“Your Only Comfort…”: A Lesson from the Heidelberg Catechism

Everyone seeks comfort—not just in the sense of material prosperity but also in the sense of assurance, stability, or, perhaps chief of all, happiness. The quest for happiness is universal, transcending barriers of race and geography and time. And many regard it as an eternal quest, an unanswerable question.

What is the nature of this happiness? Because life can be dangerous, people want to secure their well-being—that is, safety. Because much of life can be deemed menial, people want a sense that their lives count for something—that is, significance. Because life is difficult, people want to experience the assurance that someone cares for them—that is, sympathy. And because life is tarnished and complicated by transgressions, they want to experience freedom from their sense of guilt—that is, forgiveness.

In 1563, while the Protestant Reformation was still young, pastors and theologians in the German city of Heidelberg published a catechism—a textbook of the basics of Christian faith arranged in a question-and-answer format.
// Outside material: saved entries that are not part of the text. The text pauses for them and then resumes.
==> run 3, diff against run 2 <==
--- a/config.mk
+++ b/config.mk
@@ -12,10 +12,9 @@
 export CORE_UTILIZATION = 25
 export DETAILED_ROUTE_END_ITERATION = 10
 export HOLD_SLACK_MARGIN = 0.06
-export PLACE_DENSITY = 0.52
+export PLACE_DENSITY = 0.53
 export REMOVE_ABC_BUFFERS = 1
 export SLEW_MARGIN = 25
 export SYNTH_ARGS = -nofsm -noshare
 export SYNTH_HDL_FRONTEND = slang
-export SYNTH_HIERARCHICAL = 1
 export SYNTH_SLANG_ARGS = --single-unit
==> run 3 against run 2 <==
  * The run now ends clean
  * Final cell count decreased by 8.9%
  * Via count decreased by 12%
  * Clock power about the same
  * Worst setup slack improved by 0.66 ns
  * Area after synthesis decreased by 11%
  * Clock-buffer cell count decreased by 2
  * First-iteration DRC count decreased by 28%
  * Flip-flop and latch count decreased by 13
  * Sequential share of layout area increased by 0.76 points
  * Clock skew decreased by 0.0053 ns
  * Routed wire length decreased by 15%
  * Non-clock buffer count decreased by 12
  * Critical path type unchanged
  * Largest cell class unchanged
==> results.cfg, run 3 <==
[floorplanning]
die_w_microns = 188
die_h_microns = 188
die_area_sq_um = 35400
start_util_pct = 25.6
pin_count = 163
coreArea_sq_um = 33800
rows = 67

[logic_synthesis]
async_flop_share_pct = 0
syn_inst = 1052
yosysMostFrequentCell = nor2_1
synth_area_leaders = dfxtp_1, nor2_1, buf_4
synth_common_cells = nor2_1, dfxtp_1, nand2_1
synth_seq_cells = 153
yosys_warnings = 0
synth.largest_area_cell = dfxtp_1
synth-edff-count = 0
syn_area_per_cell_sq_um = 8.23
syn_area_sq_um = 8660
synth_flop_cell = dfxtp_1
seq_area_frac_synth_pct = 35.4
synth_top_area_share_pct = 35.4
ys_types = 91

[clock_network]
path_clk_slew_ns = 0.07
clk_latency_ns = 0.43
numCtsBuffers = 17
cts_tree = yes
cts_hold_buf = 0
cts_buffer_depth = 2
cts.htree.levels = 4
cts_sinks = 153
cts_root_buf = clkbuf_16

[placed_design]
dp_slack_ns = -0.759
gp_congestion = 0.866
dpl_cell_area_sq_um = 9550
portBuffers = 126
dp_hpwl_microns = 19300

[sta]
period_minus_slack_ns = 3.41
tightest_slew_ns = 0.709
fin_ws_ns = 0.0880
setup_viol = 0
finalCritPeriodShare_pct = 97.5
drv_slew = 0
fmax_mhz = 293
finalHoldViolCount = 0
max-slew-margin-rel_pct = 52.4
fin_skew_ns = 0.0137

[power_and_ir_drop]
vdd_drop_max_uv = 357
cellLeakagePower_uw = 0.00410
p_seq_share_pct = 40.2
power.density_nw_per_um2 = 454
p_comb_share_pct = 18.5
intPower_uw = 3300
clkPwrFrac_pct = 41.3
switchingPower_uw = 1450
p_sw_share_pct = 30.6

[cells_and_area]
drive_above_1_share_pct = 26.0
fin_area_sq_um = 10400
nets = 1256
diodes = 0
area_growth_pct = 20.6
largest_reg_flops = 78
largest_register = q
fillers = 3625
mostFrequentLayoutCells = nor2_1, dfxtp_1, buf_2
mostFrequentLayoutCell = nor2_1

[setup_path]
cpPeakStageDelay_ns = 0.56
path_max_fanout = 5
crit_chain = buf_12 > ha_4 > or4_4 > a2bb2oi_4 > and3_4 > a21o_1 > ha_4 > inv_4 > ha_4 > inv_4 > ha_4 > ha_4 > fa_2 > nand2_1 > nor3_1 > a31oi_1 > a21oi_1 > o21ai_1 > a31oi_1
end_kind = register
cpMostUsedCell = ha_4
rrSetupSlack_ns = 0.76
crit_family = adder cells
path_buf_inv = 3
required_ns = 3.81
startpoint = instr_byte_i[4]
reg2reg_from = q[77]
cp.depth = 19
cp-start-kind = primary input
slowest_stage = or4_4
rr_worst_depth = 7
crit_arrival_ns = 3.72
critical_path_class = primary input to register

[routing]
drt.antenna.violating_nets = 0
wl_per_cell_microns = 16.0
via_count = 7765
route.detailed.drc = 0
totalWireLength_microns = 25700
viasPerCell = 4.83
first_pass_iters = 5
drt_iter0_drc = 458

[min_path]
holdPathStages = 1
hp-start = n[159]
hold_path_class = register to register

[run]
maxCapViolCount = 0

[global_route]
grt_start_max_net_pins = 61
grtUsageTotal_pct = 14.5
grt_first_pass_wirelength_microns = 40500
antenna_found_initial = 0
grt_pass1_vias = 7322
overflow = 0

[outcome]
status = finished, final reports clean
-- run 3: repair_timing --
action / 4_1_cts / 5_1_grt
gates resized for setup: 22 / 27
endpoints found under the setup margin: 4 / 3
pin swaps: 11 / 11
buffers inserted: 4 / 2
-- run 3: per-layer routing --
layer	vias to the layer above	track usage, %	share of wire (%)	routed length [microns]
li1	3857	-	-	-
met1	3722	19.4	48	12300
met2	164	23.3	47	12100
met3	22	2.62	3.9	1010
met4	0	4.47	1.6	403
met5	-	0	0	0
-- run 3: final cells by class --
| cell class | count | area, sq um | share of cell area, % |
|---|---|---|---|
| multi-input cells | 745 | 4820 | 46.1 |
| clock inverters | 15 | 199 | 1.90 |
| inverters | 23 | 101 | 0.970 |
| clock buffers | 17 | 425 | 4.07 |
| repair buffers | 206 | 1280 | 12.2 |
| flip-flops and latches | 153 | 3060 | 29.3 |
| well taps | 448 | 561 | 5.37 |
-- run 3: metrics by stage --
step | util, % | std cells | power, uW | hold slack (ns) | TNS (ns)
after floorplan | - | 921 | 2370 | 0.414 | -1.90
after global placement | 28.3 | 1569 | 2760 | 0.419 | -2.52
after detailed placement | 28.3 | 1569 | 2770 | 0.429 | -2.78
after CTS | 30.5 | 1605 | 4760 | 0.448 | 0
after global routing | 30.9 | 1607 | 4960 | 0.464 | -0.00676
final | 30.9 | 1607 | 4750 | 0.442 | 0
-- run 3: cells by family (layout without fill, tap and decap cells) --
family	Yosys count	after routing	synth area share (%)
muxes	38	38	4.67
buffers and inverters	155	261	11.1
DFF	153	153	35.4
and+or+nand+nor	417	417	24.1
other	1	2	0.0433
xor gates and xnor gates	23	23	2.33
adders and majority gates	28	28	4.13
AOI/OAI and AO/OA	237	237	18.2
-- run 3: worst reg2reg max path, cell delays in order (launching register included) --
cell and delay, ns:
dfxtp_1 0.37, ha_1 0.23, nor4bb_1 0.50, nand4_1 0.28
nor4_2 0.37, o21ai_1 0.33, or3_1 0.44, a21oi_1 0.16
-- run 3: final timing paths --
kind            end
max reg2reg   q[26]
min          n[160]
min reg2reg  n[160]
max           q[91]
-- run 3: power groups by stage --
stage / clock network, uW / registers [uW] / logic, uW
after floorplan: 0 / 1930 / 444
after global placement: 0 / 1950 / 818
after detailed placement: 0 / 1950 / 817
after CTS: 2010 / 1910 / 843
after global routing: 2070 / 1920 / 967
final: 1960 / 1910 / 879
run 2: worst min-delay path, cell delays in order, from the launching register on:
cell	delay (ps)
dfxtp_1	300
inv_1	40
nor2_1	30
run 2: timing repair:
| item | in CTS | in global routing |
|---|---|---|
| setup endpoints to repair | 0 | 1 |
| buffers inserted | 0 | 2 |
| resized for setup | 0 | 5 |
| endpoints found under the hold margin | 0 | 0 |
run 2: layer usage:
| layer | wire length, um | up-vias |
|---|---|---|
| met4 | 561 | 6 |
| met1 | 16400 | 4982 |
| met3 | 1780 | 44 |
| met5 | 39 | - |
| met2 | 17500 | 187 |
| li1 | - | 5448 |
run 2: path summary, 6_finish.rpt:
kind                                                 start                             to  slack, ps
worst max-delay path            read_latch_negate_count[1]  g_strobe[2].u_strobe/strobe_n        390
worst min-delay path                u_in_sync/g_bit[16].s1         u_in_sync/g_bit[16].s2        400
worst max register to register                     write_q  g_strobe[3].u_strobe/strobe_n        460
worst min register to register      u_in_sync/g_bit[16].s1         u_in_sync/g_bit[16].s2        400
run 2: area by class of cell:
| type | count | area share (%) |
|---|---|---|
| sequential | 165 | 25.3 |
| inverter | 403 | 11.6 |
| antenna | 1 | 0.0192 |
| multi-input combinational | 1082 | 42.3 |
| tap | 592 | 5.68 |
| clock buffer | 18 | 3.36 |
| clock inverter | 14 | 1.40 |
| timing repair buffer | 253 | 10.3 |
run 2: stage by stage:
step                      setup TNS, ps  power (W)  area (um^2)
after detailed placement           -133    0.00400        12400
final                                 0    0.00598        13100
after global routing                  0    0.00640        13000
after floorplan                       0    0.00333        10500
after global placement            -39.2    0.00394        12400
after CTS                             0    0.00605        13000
--- src/design/abu_link_if.sv ---
interface abu_link_if;
  logic [15:0] cpu_addr;
  logic        addr_valid;
  logic        instr_last;
  logic        in_stop;
  logic        in_wait;
  logic        rti_done;
  logic        test_level;
  logic        sw_break_req;
  logic        brk_clear;
  logic        brk_req;
  logic        brk_state;
  logic        lp_exit;
  logic        watchdog_hold;
  logic        flag_clear_ok;
  logic        reg_we;
  logic [2:0]  reg_idx;
  logic [7:0]  reg_wdata;
  logic [7:0]  reg_rdata;
  modport dev  (input  cpu_addr, addr_valid, instr_last, in_stop, in_wait, rti_done,
                test_level, sw_break_req, brk_clear, reg_we, reg_idx, reg_wdata,
                output brk_req, brk_state, lp_exit, watchdog_hold, flag_clear_ok, reg_rdata);
  modport core (output cpu_addr, addr_valid, instr_last, in_stop, in_wait, rti_done,
                test_level, sw_break_req, brk_clear, reg_we, reg_idx, reg_wdata,
                input  brk_req, brk_state, lp_exit, watchdog_hold, flag_clear_ok, reg_rdata);
endinterface : abu_link_if

--- src/design/abu_cmp.sv ---
module abu_cmp #(
  parameter int W = 16
) (
  input  wire logic         en_i,
  input  wire logic         valid_i,
  input  wire logic [W-1:0] addr_i,
  input  wire logic [W-1:0] ref_i,
  output logic              hit_o
);
  assign hit_o = en_i && valid_i && (addr_i == ref_i); // RQ18
endmodule : abu_cmp

--- src/design/abu_dev.sv ---
// How it works
// RQ1: Watchdog held off in break with test level
// RQ2: Comparator stays active during wait mode
// RQ3: Break in stop exits stop, sets exit flag
// RQ4: Enable bit 7 permits breaks on match
// RQ5: Enable cleared by writing zero, or reset
// RQ6: Active flag set on address match
// RQ7: Writing one to active flag forces break
// RQ8: Software clears active flag before return
// RQ9: Address bytes held, cleared on reset
// RQ10: Exit flag shows break ended low power
// RQ11: Exit flag cleared by zero write, reset
// RQ12: Software decrements return address when flagged
// RQ13: Clear enable one allows flag clearing
// RQ14: Clear enable zero blocks flag clearing (code blocks it only in break state)
// RQ15: Match asserts breakpoint signal to core
// RQ16: Match on last cycle breaks immediately
// RQ17: Return from interrupt ends break state
// RQ18: Match needs enable and full address equality
module abu_dev #(
  parameter int AW = abu_pkg::ADDR_W
) (
  input  wire logic       clk_i,
  input  wire logic       rst_i,
  abu_link_if.dev         lnk,
  output logic            break_o,
  output logic            in_break_o
);
  import abu_pkg::*;

  typedef struct packed {
    abu_state_t  st;
    logic        enable;
    logic        active;
    logic [7:0]  addr_hi;
    logic [7:0]  addr_lo;
    logic        sw_exit;
    logic        clr_en;
    logic        lp_pending;
  } abu_dev_t;

  abu_dev_t cur_ff;
  abu_dev_t nxt_ff;
  logic     hit;
  logic [7:0] rdata;

  // Comparator runs in every mode, wait and stop included
  abu_cmp #(.W(AW)) u_cmp (
    .en_i    (cur_ff.enable),
    .valid_i (lnk.addr_valid),
    .addr_i  (lnk.cpu_addr),
    .ref_i   ({cur_ff.addr_hi, cur_ff.addr_lo}),
    .hit_o   (hit)
  ); // RQ2 RQ4 RQ18

  always_comb begin
    nxt_ff = cur_ff;
    // Active flag is handled through the set and clear strobes below
    if (lnk.reg_we) begin
      case (lnk.reg_idx)
        REG_CTRL_STAT: nxt_ff.enable = lnk.reg_wdata[BIT_BRK_ENABLE]; // RQ4 RQ5
        REG_ADDR_HIGH: nxt_ff.addr_hi = lnk.reg_wdata; // RQ9
        REG_ADDR_LOW:  nxt_ff.addr_lo = lnk.reg_wdata; // RQ9
        REG_LP_EXIT: begin
          if (!lnk.reg_wdata[BIT_SW_EXIT]) begin
            nxt_ff.sw_exit = 1'b0; // RQ11
          end
        end
        REG_FLAG_CLR:  nxt_ff.clr_en = lnk.reg_wdata[BIT_CLR_ENABLE]; // RQ13 RQ14
        default:       nxt_ff.clr_en = cur_ff.clr_en;
      endcase
    end
    if (hit) begin
      nxt_ff.active = 1'b1; // RQ6
    end
    // Writes go through the core's register path
    if (lnk.sw_break_req) begin
      nxt_ff.active = 1'b1; // RQ7
    end
    unique case (cur_ff.st)
      ABU_RUN: begin
        if (hit || lnk.sw_break_req) begin
          nxt_ff.lp_pending = lnk.in_stop || lnk.in_wait;
          nxt_ff.st = (lnk.instr_last || lnk.in_stop || lnk.in_wait) ? ABU_BREAK : ABU_PEND; // RQ16 RQ3
        end
      end
      ABU_PEND: begin
        // A core that went to sleep meanwhile is woken at once
        if (lnk.instr_last || lnk.in_stop || lnk.in_wait) begin
          nxt_ff.lp_pending = lnk.in_stop || lnk.in_wait;
          nxt_ff.st = ABU_BREAK; // RQ16 RQ3
        end
      end
      ABU_BREAK: begin
        if (lnk.rti_done) begin
          nxt_ff.st = ABU_RUN; // RQ17
        end
      end
      default: nxt_ff.st = ABU_RUN;
    endcase
    if (cur_ff.st != ABU_BREAK && nxt_ff.st == ABU_BREAK && nxt_ff.lp_pending) begin
      nxt_ff.sw_exit = 1'b1; // RQ3 RQ10
      nxt_ff.lp_pending = 1'b0;
    end
    // Set beats a same-cycle clear
    if (lnk.brk_clear && !(hit || lnk.sw_break_req)) begin
      nxt_ff.active = 1'b0; // RQ8
    end
    if (rst_i) begin
      nxt_ff = '0; // RQ5 RQ9 RQ11
      nxt_ff.st = ABU_RUN;
    end
  end

  always_ff @(posedge clk_i) begin
    cur_ff <= nxt_ff;
  end

  assign lnk.brk_req       = (cur_ff.st == ABU_BREAK) && !rst_i; // RQ15
  assign lnk.brk_state     = (cur_ff.st == ABU_BREAK);
  assign lnk.lp_exit       = cur_ff.sw_exit;
  assign lnk.watchdog_hold = (cur_ff.st == ABU_BREAK) && lnk.test_level; // RQ1
  assign lnk.flag_clear_ok = (cur_ff.st != ABU_BREAK) || cur_ff.clr_en; // RQ13 RQ14
  assign break_o           = cur_ff.active;
  assign in_break_o        = (cur_ff.st == ABU_BREAK);

  // Unused bits read as zero
  always_comb begin
    rdata = BYTE_ZERO;
    case (lnk.reg_idx)
      REG_CTRL_STAT: begin
        rdata[BIT_BRK_ENABLE] = cur_ff.enable; // RQ4
        rdata[BIT_BRK_ACTIVE] = cur_ff.active; // RQ6
      end
      REG_ADDR_HIGH: rdata = cur_ff.addr_hi; // RQ9
      REG_ADDR_LOW:  rdata = cur_ff.addr_lo; // RQ9
      REG_LP_EXIT:   rdata[BIT_SW_EXIT] = cur_ff.sw_exit; // RQ10
      REG_FLAG_CLR:  rdata[BIT_CLR_ENABLE] = cur_ff.clr_en;
      default:       rdata = BYTE_ZERO;
    endcase
  end

  assign lnk.reg_rdata = rdata;
endmodule : abu_dev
The first question and answer endure as one of the great articulations of the Gospel’s provision for human happiness, expressed in the language of the Scriptures. Central to this provision is that happiness is not to be found in ourselves but rather in our relationship to our Creator.

The catechism was created to be a resource for churches and families so that children might be brought up to articulate (and believe!) an answer to the question “What is your only comfort in life and in death?” They would say,

That I am not my own, but belong—body and soul, in life and in death—to my faithful Savior, Jesus Christ.

He has fully paid for all my sins with His precious blood, and has set me free from the tyranny of the devil. He also watches over me in such a way that not a hair can fall from my head without the will of my Father in heaven; in fact, all things must work together for my salvation.

Because I belong to Him, Christ, by His Holy Spirit, assures me of eternal life and makes me wholeheartedly willing and ready from now on to live for Him.

To belong to our Savior means security even from the jaws of death, which could not hold Him (Acts 2:24), cannot surprise Him (Matt. 10:29–31; Luke 21:16–18), and does not end His relationship with us (1 Thess. 4:16).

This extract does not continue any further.